[Opening Exercise inputs section]

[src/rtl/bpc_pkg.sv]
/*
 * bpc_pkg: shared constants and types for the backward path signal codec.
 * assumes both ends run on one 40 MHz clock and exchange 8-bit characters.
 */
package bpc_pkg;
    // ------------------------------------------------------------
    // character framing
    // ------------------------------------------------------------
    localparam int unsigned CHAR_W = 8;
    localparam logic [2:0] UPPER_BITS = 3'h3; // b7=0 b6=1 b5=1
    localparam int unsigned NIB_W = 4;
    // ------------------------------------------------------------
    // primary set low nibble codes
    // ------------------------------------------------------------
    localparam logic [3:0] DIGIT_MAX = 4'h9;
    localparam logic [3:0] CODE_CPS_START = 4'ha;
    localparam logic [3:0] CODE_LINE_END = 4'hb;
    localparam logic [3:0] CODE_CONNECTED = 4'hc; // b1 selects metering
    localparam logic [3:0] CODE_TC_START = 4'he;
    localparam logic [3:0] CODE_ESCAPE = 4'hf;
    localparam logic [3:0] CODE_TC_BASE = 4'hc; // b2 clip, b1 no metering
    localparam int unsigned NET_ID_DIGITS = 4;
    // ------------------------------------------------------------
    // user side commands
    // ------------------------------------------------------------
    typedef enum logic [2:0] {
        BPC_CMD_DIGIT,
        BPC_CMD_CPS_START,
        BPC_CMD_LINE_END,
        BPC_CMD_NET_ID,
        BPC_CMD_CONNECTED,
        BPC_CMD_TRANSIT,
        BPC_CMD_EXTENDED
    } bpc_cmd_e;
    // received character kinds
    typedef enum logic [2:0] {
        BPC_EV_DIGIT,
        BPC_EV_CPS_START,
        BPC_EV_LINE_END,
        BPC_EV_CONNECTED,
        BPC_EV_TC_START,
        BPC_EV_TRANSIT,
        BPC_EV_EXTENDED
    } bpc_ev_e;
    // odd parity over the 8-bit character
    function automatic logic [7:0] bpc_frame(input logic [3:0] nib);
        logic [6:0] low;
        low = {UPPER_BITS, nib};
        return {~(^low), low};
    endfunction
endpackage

[Closing Exercise inputs section]

→ Work instructions:
Without leaving anything out, transcribe the records above exactly.

→ Result:
[src/rtl/bpc_pkg.sv]
/*
 * bpc_pkg: shared constants and types for the backward path signal codec.
 * assumes both ends run on one 40 MHz clock and exchange 8-bit characters.
 */
package bpc_pkg;
    // ------------------------------------------------------------
    // character framing
    // ------------------------------------------------------------
    localparam int unsigned CHAR_W = 8;
    localparam logic [2:0] UPPER_BITS = 3'h3; // b7=0 b6=1 b5=1
    localparam int unsigned NIB_W = 4;
    // ------------------------------------------------------------
    // primary set low nibble codes
    // ------------------------------------------------------------
    localparam logic [3:0] DIGIT_MAX = 4'h9;
    localparam logic [3:0] CODE_CPS_START = 4'ha;
    localparam logic [3:0] CODE_LINE_END = 4'hb;
    localparam logic [3:0] CODE_CONNECTED = 4'hc; // b1 selects metering
    localparam logic [3:0] CODE_TC_START = 4'he;
    localparam logic [3:0] CODE_ESCAPE = 4'hf;
    localparam logic [3:0] CODE_TC_BASE = 4'hc; // b2 clip, b1 no metering
    localparam int unsigned NET_ID_DIGITS = 4;
    // ------------------------------------------------------------
    // user side commands
    // ------------------------------------------------------------
    typedef enum logic [2:0] {
        BPC_CMD_DIGIT,
        BPC_CMD_CPS_START,
        BPC_CMD_LINE_END,
        BPC_CMD_NET_ID,
        BPC_CMD_CONNECTED,
        BPC_CMD_TRANSIT,
        BPC_CMD_EXTENDED
    } bpc_cmd_e;
    // received character kinds
    typedef enum logic [2:0] {
        BPC_EV_DIGIT,
        BPC_EV_CPS_START,
        BPC_EV_LINE_END,
        BPC_EV_CONNECTED,
        BPC_EV_TC_START,
        BPC_EV_TRANSIT,
        BPC_EV_EXTENDED
    } bpc_ev_e;
    // odd parity over the 8-bit character
    function automatic logic [7:0] bpc_frame(input logic [3:0] nib);
        logic [6:0] low;
        low = {UPPER_BITS, nib};
        return {~(^low), low};
    endfunction
endpackage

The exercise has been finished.